By Chenoa TracyStone
Contributing Writter
If you happened to stop by the Quigley auditorium during the last session of Gator Day events, you would have seen a packed room listening intently to this year’s Chester Darling Lecture, which was delivered by Dr. Margaret Bauer, an associate professor at the Department of Microbiology and Immunology of Indiana University. Bauer has spent the majority of her professional career studying Haemophilus ducreyi, a bacterial pathogen, and how it interacts with its human host.
She focuses specifically on the virulence mechanisms the organism uses to survive in vivo (as a whole organism living in its natural environment), as opposed to in vitro, where the pathogen would be grown and studied in a petri dish or some other synthetic environment. Many of the mechanisms that H. ducreyi uses are utilized by other pathogens to evade the specific and nonspecific defenses the human body raises against pathogens.
H. ducreyi, common in Africa and Southeast Asia, causes genital ulcers called chancroid. Chancroid ulcers aid in the acquisition and transmission of HIV from person to person. Humans are the only known reservoir in which chancroid occurs. Four to six million cases are reported annually and this is a low figure since chanroid is a highly underreported condition. This fact, coupled with the relatively low infectious dose, has allowed chancroid to spread fairly extensively, especially in resource-poor regions.
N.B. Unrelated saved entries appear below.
[design/flow/config.mk]
export PLATFORM = sky130hd
export DESIGN_NAME = ripple_carry_adder_sub_4bit
export DESIGN_NICKNAME = ripple_carry_adder_sub_4bit
export VERILOG_FILES = /design/flow/design.v
export SDC_FILE = /design/flow/constraint.sdc
export NUM_CORES = 4
export LEC_CHECK = 1
export CORE_AREA = 10 10 70 70
export DIE_AREA = 0 0 80 80
[design/flow/constraint.sdc]
current_design ripple_carry_adder_sub_4bit

set clk_period 3.6
set clk_io_pct 0.2

create_clock -name clk0 -period $clk_period

set non_clock_inputs [all_inputs -no_clocks]
set_input_delay [expr $clk_period * $clk_io_pct] -clock clk0 $non_clock_inputs
set_output_delay [expr $clk_period * $clk_io_pct] -clock clk0 [all_outputs]
[design/flow/design.v]
module ripple_carry_adder_sub_4bit (sum,carry,a,b,M);
output [3:0] sum;        
output carry;
input [3:0] a;
input [3:0] b;
input M;
wire [2:0] c;
wire [3: 0] b_xor_M;
xor (b_xor_M[0], b[0], M);
xor (b_xor_M[1], b[1], M);
xor (b_xor_M[2], b[2], M);
xor (b_xor_M[3], b[3], M);
FA FA0 (.s(sum[0]),.co(c[0]),.a(a[0]),.b(b_xor_M[0]),.ci(M));
FA FA1 (.s(sum[1]),.co(c[1]),.a(a[1]),.b(b_xor_M[1]),.ci(c[0]));
FA FA2 (.s(sum[2]),.co(c[2]),.a(a[2]),.b(b_xor_M[2]),.ci(c[1]));
FA FA3 (.s(sum[3]),.co(carry),.a(a[3]),.b(b_xor_M[3]),.ci(c[2]));
endmodule
module FA (s,co,a,b,ci);
output s,co;
input a,b,ci;
wire pp1,pp2,pp3,pp4,a_b,b_b,c_b,px1,px2,px3,px4,px5,px6,px7,px8,x1,x2;
 not (a_b,a);  
 not (b_b,b);  
 not (c_b,ci);  
 and (px1,a_b,b);
 and (px2,px1,c_b);
 and (px3,a,b_b);
 and (px4,px3,c_b);
 and (px5,a,b);
 and (px6,px5,ci);
 and (px7,a_b,b_b);
 and (px8,px7,ci);
 or (x1,px2,px4);
 or (x2,px6,px8);
 or (s,x1,x2);
 and (pp1,a,b);
 and (pp2,b,ci);
 and (pp3,a,ci);
 or (pp4,pp1,pp2);
 or (co,pp4,pp3);
endmodule
[design/flow/run.sh]
#!/bin/bash
# OpenROAD 26Q1-2900-gdf79404cd8, Yosys 0.63+post, stock flow scripts
make -C /OpenROAD-flow-scripts/flow DESIGN_CONFIG=/design/flow/config.mk WORK_HOME=/design/flow/orfs finish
This amazingly resilient pathogen has developed strategies to survive the incredibly hostile environment in which it lives: the human body. There is a constant redistribution of advantages which maintains the balance between the human body and the millions of foreign elements that it encounters. Sometimes we lose, but each loss is an opportunity to learn, and, as Dr. Bauer knows, “once we learn something in science, we never stop questioning.”